L’accompagnement des pharmaciens dans les entretiens pharmaceutiques et les bilans partagés de médication (BPM) figure également en bonne place dans le bilan des URPS. Corollaires importants de ces actions de terrain, la publication scientifique et les liens entretenus avec les facultés de pharmacie, que ce soit dans les Hauts-de-France ou dans la région PACA. « L’URPS est le terrain où il est possible de décliner en pratique le modèle de pharmacie clinique élaboré au sein de la SFPC (2) et d’en assurer une évaluation et une diffusion au niveau universitaire », expose Felicia Ferrera. Et la vice-présidente de l’URPS Pharmaciens de la région PACA de citer l’action éducative ciblée, Pharmobservance, l’accompagnement au sevrage tabagique pendant 36 mois, mais aussi la « continuité pharmaceutique » dans les liens ville-hôpital, comme autant de démarches « s’inscrivant dans le parcours de santé du patient ».
Lit de l’interpro
Les URPS ne se contentent donc pas d’être des laboratoires, elles sont engagées dans des processus de développement et font évoluer les outils mis en place. Renaud Nadjahi indique ainsi que l’application monpharmacien-idf.fr, initialement dédiée à l’organisation des gardes, s’est dotée de nouvelles fonctionnalités, y compris à l’intention d’autres professionnels. Car, insiste-t-il, sans l’interprofessionnalité, aucune profession ne peut travailler. Les ARS font d’ailleurs de l’exercice coordonné la base de toute expérimentation, comme le rappelle Olivier Rozaire, « c’est ainsi que dans notre projet du dépistage des risques d’AVC nous avions des réunions tous les deux mois avec les médecins et les infirmiers, partie prenante de cette opération de prévention ». Même chose en région PACA, le programme Pharmobservance donne lieu à un protocole de coopération interprofessionnelle où le rôle du pharmacien est qualifié et expliqué. Suivant cette même logique, les URPS constituent le terreau privilégié pour les communautés professionnelles territoriales de santé (CPTS).

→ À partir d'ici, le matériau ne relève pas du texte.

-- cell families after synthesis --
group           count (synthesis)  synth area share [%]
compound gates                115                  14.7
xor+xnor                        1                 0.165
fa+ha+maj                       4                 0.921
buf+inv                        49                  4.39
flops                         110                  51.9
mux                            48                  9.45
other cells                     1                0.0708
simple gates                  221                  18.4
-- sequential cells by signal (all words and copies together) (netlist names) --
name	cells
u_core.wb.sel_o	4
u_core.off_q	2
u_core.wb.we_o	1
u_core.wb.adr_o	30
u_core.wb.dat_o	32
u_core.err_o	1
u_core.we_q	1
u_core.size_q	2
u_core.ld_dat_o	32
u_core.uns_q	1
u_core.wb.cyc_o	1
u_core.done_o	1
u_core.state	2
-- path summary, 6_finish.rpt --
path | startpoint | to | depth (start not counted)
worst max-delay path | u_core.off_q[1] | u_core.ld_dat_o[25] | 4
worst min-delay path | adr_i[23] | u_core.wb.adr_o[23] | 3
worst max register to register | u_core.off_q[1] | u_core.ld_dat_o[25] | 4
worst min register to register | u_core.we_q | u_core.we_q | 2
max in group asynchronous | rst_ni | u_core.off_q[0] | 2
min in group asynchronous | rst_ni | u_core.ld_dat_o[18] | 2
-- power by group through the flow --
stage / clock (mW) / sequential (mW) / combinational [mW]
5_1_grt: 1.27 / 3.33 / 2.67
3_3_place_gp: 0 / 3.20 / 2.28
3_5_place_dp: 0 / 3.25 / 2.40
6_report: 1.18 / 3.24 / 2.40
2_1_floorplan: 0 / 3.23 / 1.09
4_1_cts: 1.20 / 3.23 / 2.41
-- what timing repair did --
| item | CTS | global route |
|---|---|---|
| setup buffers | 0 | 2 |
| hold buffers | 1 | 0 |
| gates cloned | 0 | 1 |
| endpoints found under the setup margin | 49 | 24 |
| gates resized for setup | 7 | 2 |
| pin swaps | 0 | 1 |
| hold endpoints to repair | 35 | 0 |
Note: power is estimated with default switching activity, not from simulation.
===== config.mk =====
export PLATFORM = sky130hd
export DESIGN_NAME = ir_fetch_ctrl_flat
export DESIGN_NICKNAME = d
export VERILOG_FILES = /design/src/rtl/ir_fetch_ctrl_pkg.sv /design/src/rtl/ir_fetch_ctrl_if.sv /design/src/rtl/ir_fetch_ctrl_pc_counter.sv /design/src/rtl/ir_fetch_ctrl.sv /design/src/flat_wrapper.sv
export SDC_FILE = /design/constraint.sdc
export NUM_CORES = 1
export LEC_CHECK = 0
export CELL_PAD_IN_SITES_DETAIL_PLACEMENT = 0
export CELL_PAD_IN_SITES_GLOBAL_PLACEMENT = 1
export CORE_ASPECT_RATIO = 1.5
export CORE_MARGIN = 2
export CORE_UTILIZATION = 30
export DETAILED_ROUTE_END_ITERATION = 7
export PLACE_DENSITY = 0.9
export SLEW_MARGIN = 20
export SYNTH_ARGS = -nofsm -noshare
export SYNTH_HDL_FRONTEND = slang
export SYNTH_HIERARCHICAL = 1
export SYNTH_SLANG_ARGS = --single-unit

===== constraint.sdc =====
create_clock -name clock -period 2.3 [get_ports clock]
set_input_delay 0.46 -clock clock [delete_from_list [all_inputs] [get_ports clock]]
set_output_delay 0.46 -clock clock [all_outputs]
set_load 0.05 [all_outputs]

===== src/rtl/ir_fetch_ctrl_pkg.sv =====
// ----------------------------------------------------------------------------
// ir_fetch_ctrl_pkg
// Shared definitions for the instruction-register fetch controller:
//   - IR function-select encodings driven on ir_FunSel
//   - fetch FSM state encoding
//   - bus widths used by the controller, its interface and pc_counter
// ----------------------------------------------------------------------------
package ir_fetch_ctrl_pkg;

  localparam int unsigned PC_W   = 16;
  localparam int unsigned DATA_W = 8;
  localparam int unsigned WAIT_W = 8;

  // IR function-select encodings understood by the IR register.
  typedef enum logic [1:0] {
    IR_CLEAR = 2'b00,
    IR_LOAD  = 2'b01,
    IR_DEC   = 2'b10,
    IR_INC   = 2'b11
  } ir_funsel_e;

  // Fetch FSM states.
  typedef enum logic [2:0] {
    IDLE   = 3'd0,
    CLR    = 3'd1,
    REQ_LO = 3'd2,
    REQ_HI = 3'd3,
    DONE   = 3'd4,
    ERR    = 3'd5
  } fetch_state_e;

  // True for the two states that hold a memory request open.
  function automatic logic is_req_state(input fetch_state_e st);
    logic res;
    case (st)
      REQ_LO, REQ_HI: res = 1'b1;
      default:        res = 1'b0;
    endcase
    return res;
  endfunction

endpackage


===== src/rtl/ir_fetch_ctrl_if.sv =====
// ----------------------------------------------------------------------------
// ir_fetch_ctrl_if
// Memory-read handshake and IR-write bus between the fetch controller and
// the memory / IR register side.
//   mem_req, mem_addr          : byte read request and address (controller)
//   mem_data, mem_valid        : returned byte and its qualifier (memory)
//   ir_I, ir_FunSel, ir_LH,
//   ir_enable                  : IR write port (controller)
// Modports: master = controller, slave = memory / IR side.
// ----------------------------------------------------------------------------
interface ir_fetch_ctrl_if;
  import ir_fetch_ctrl_pkg::*;

  logic              mem_req;
  logic [PC_W-1:0]   mem_addr;
  logic [DATA_W-1:0] mem_data;
  logic              mem_valid;
  logic [DATA_W-1:0] ir_I;
  logic [1:0]        ir_FunSel;
  logic              ir_LH;
  logic              ir_enable;

  modport master (
    output mem_req, mem_addr, ir_I, ir_FunSel, ir_LH, ir_enable,
    input  mem_data, mem_valid
  );

  modport slave (
    input  mem_req, mem_addr, ir_I, ir_FunSel, ir_LH, ir_enable,
    output mem_data, mem_valid
  );

endinterface


===== src/rtl/ir_fetch_ctrl_pc_counter.sv =====
// ----------------------------------------------------------------------------
// pc_counter
// 16-bit program counter with synchronous load and increment.
//   clock    : rising-edge clock
//   reset    : synchronous active-high reset, clears pc to 0
//   load     : load pc from load_val (wins over inc)
//   inc      : pc <= pc + 1, modulo 2^16
//   load_val : value loaded when load is high
//   pc       : current program counter
// ----------------------------------------------------------------------------
module pc_counter
  import ir_fetch_ctrl_pkg::*;
(
  input  logic            clock,
  input  logic            reset,
  input  logic            load,
  input  logic            inc,
  input  logic [PC_W-1:0] load_val,
  output logic [PC_W-1:0] pc
);

  logic [PC_W-1:0] pc_r;

  // Program counter register; the add wraps naturally at 16 bits.
  always_ff @(posedge clock) begin
    if (reset) begin
      pc_r <= '0;
    end else if (load) begin
      pc_r <= load_val;
    end else if (inc) begin
      pc_r <= pc_r + 16'd1;
    end else begin
      pc_r <= pc_r;
    end
  end

  assign pc = pc_r;

endmodule


===== src/rtl/ir_fetch_ctrl.sv =====
// ----------------------------------------------------------------------------
// ir_fetch_ctrl
// Fetches a 16-bit instruction as two byte reads (low byte at pc, high byte
// at pc+1) and writes them into the IR, after first clearing the IR.
// Each byte waits at most TIMEOUT cycles for mem_valid; on expiry the fetch
// is aborted with a one-cycle error pulse.
//   clock, reset : clock and synchronous active-high reset
//   start        : begin a fetch (only looked at in IDLE)
//   pc_load      : load pc from pc_in (only looked at in IDLE)
//   pc_in        : new program-counter value
//   bus          : memory handshake + IR write port (master side)
//   pc           : current program counter
//   busy         : high whenever not IDLE
//   done         : one-cycle pulse, instruction complete in IR
//   error        : one-cycle pulse, fetch aborted on timeout
// TIMEOUT must be in 1..255.
// ----------------------------------------------------------------------------
module ir_fetch_ctrl
  import ir_fetch_ctrl_pkg::*;
#(
  parameter int unsigned TIMEOUT = 15
) (
  input  logic            clock,
  input  logic            reset,
  input  logic            start,
  input  logic            pc_load,
  input  logic [PC_W-1:0] pc_in,
  ir_fetch_ctrl_if.master bus,
  output logic [PC_W-1:0] pc,
  output logic            busy,
  output logic            done,
  output logic            error
);

  // Counter value seen in the last permitted waiting cycle of a byte.
  localparam logic [WAIT_W-1:0] WAIT_LAST = WAIT_W'(TIMEOUT - 1);

  fetch_state_e      state_r;
  fetch_state_e      state_next_s;
  logic [WAIT_W-1:0] wait_cnt_r;
  logic              wait_clr_s;
  logic              wait_inc_s;
  logic              pc_ld_s;
  logic              pc_inc_s;
  logic              accept_s;
  logic              mem_req_s;
  logic              ir_en_s;
  ir_funsel_e        ir_funsel_s;
  logic              ir_lh_s;
  logic [DATA_W-1:0] ir_i_s;
  logic              busy_s;
  logic              done_s;
  logic              error_s;

  // A byte returned while reset is asserted is discarded so that a reset
  // in the middle of a fetch never produces an IR write.
  assign accept_s = bus.mem_valid & ~reset & is_req_state(state_r);

  pc_counter u_pc_counter (
    .clock    (clock),
    .reset    (reset),
    .load     (pc_ld_s),
    .inc      (pc_inc_s),
    .load_val (pc_in),
    .pc       (pc)
  );

  // FSM state register.
  always_ff @(posedge clock) begin
    if (reset) begin
      state_r <= IDLE;
    end else begin
      state_r <= state_next_s;
    end
  end

  // Per-byte wait counter: cleared on entry to a request state, counts
  // request cycles that pass without mem_valid.
  always_ff @(posedge clock) begin
    if (reset) begin
      wait_cnt_r <= '0;
    end else if (wait_clr_s) begin
      wait_cnt_r <= '0;
    end else if (wait_inc_s) begin
      wait_cnt_r <= wait_cnt_r + 8'd1;
    end else begin
      wait_cnt_r <= wait_cnt_r;
    end
  end

  // Next-state and output decode.
  always_comb begin
    state_next_s = state_r;
    wait_clr_s   = 1'b0;
    wait_inc_s   = 1'b0;
    pc_ld_s      = 1'b0;
    pc_inc_s     = 1'b0;
    mem_req_s    = 1'b0;
    ir_en_s      = 1'b0;
    ir_funsel_s  = IR_CLEAR;
    ir_lh_s      = 1'b0;
    ir_i_s       = '0;
    busy_s       = 1'b1;
    done_s       = 1'b0;
    error_s      = 1'b0;

    case (state_r)
      IDLE: begin
        busy_s  = 1'b0;
        // pc_load and start together: pc is loaded on the same edge the
        // FSM leaves IDLE, so the fetch addresses the new pc.
        pc_ld_s = pc_load;
        if (start) begin
          state_next_s = CLR;
        end else begin
          state_next_s = IDLE;
        end
      end

      CLR: begin
        ir_en_s      = ~reset;
        ir_funsel_s  = IR_CLEAR;
        wait_clr_s   = 1'b1;
        state_next_s = REQ_LO;
      end

      REQ_LO, REQ_HI: begin
        mem_req_s = 1'b1;
        if (accept_s) begin
          ir_en_s     = 1'b1;
          ir_funsel_s = IR_LOAD;
          ir_lh_s     = (state_r == REQ_HI);
          ir_i_s      = bus.mem_data;
          pc_inc_s    = 1'b1;
          wait_clr_s  = 1'b1;
          if (state_r == REQ_LO) begin
            state_next_s = REQ_HI;
          end else begin
            state_next_s = DONE;
          end
        end else if (wait_cnt_r == WAIT_LAST) begin
          // This was the TIMEOUT-th cycle without data: abort, pc untouched.
          state_next_s = ERR;
        end else begin
          wait_inc_s = 1'b1;
        end
      end

      DONE: begin
        done_s       = ~reset;
        state_next_s = IDLE;
      end

      ERR: begin
        error_s      = ~reset;
        state_next_s = IDLE;
      end

      default: begin
        busy_s       = 1'b0;
        state_next_s = IDLE;
      end
    endcase
  end

  assign bus.mem_req   = mem_req_s;
  assign bus.mem_addr  = pc;
  assign bus.ir_enable = ir_en_s;
  assign bus.ir_FunSel = ir_funsel_s;
  assign bus.ir_LH     = ir_lh_s;
  assign bus.ir_I      = ir_i_s;
  assign busy          = busy_s;
  assign done          = done_s;
  assign error         = error_s;

endmodule


===== src/flat_wrapper.sv =====
// flat-port wrapper written by rule: the top's interface ports become plain ports
module ir_fetch_ctrl_flat import ir_fetch_ctrl_pkg::*;
#(
  parameter int unsigned TIMEOUT = 15
)
  (clock, reset, start, pc_load, pc_in, pc, busy, done, error, bus_mem_req, bus_mem_addr, bus_ir_I, bus_ir_FunSel, bus_ir_LH, bus_ir_enable, bus_mem_data, bus_mem_valid);
  ir_fetch_ctrl_if bus_i ();
  input  logic clock;
  input  logic reset;
  input  logic start;
  input  logic pc_load;
  input  logic [PC_W-1:0] pc_in;
  output logic [PC_W-1:0] pc;
  output logic busy;
  output logic done;
  output logic error;
  output wire logic [$bits(bus_i.mem_req)-1:0] bus_mem_req;
  output wire logic [$bits(bus_i.mem_addr)-1:0] bus_mem_addr;
  output wire logic [$bits(bus_i.ir_I)-1:0] bus_ir_I;
  output wire logic [$bits(bus_i.ir_FunSel)-1:0] bus_ir_FunSel;
  output wire logic [$bits(bus_i.ir_LH)-1:0] bus_ir_LH;
  output wire logic [$bits(bus_i.ir_enable)-1:0] bus_ir_enable;
  input wire logic [$bits(bus_i.mem_data)-1:0] bus_mem_data;
  input wire logic [$bits(bus_i.mem_valid)-1:0] bus_mem_valid;
  assign bus_mem_req = bus_i.mem_req;
  assign bus_mem_addr = bus_i.mem_addr;
  assign bus_ir_I = bus_i.ir_I;
  assign bus_ir_FunSel = bus_i.ir_FunSel;
  assign bus_ir_LH = bus_i.ir_LH;
  assign bus_ir_enable = bus_i.ir_enable;
  assign bus_i.mem_data = bus_mem_data;
  assign bus_i.mem_valid = bus_mem_valid;
  ir_fetch_ctrl #(.TIMEOUT(TIMEOUT)) u_core (.clock(clock), .reset(reset), .start(start), .pc_load(pc_load), .pc_in(pc_in), .bus(bus_i), .pc(pc), .busy(busy), .done(done), .error(error));
endmodule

En dix ans d'existence, les URPS ont creusé leur sillon dans leur environnement régional, et c’est enrichies de ces savoir-faire multiples qu’elles vont aborder dès le printemps prochain un troisième mandat. En désignant les candidats de son choix en fonction de leur appartenance syndicale, chaque titulaire se prononce sur la représentativité au niveau national, mais insuffle aussi les orientations qu'il souhaite donner à l'exercice de son métier.
(1) L'article 51 de la loi de financement de la sécurité sociale pour 2018 est un dispositif qui permet d’expérimenter de nouvelles organisations en santé (amélioration du parcours des patients, de l’efficience du système de santé, de l’accès aux soins, ou encore de la pertinence de la prescription des produits de santé) tout en bénéficiant de modes de financements inédits.
(2) Société française de pharmacie clinique.